───── INPUT DATA

--- src/rtl/bre_pkg.sv ---
package bre_pkg;

    typedef enum logic [2:0] {
        PH_IDLE = 3'd0,
        PH_DEC  = 3'd1,
        PH_RD   = 3'd2,
        PH_PROC = 3'd3,
        PH_WR   = 3'd4
    } phase_e;

    typedef enum logic [1:0] {
        OP_NOP = 2'd0,
        OP_ROR = 2'd1,
        OP_SET = 2'd2
    } op_e;

    localparam logic [5:0] ROR_KEY = 6'b010000;
    localparam logic [6:0] SET_KEY = 7'b0110100;

    typedef struct packed {
        op_e  op;
        logic to_file;
        logic use_bank;
    } dec_t;

endpackage

--- src/rtl/bre_decode.sv ---
module bre_decode
    import bre_pkg::*;
#(
    parameter int DW = 8,
    parameter int IW = 16
) (
    input  logic [IW-1:0] instr,
    output dec_t          ctl,
    output logic [DW-1:0] fsel
);
    localparam int ROR_LSB = IW - 6;
    localparam int SET_LSB = IW - 7;

    always_comb begin
        fsel         = instr[DW-1:0];
        ctl.op       = OP_NOP;
        ctl.to_file  = 1'b0;
        ctl.use_bank = 1'b0;
        if (instr[IW-1:ROR_LSB] == ROR_KEY) begin
            ctl.op       = OP_ROR;
            ctl.to_file  = instr[DW+1];
            ctl.use_bank = instr[DW];
        end else if (instr[IW-1:SET_LSB] == SET_KEY) begin
            ctl.op       = OP_SET;
            ctl.to_file  = 1'b1;
            ctl.use_bank = instr[DW];
        end
    end
endmodule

──────────

• [TASK] Look through the entries for the string "instr". Every line that has it belongs in the answer.

• [WRITTEN RESPONSE]
    input  logic [IW-1:0] instr,
        fsel         = instr[DW-1:0];
        if (instr[IW-1:ROR_LSB] == ROR_KEY) begin
            ctl.to_file  = instr[DW+1];
            ctl.use_bank = instr[DW];
        end else if (instr[IW-1:SET_LSB] == SET_KEY) begin
            ctl.use_bank = instr[DW];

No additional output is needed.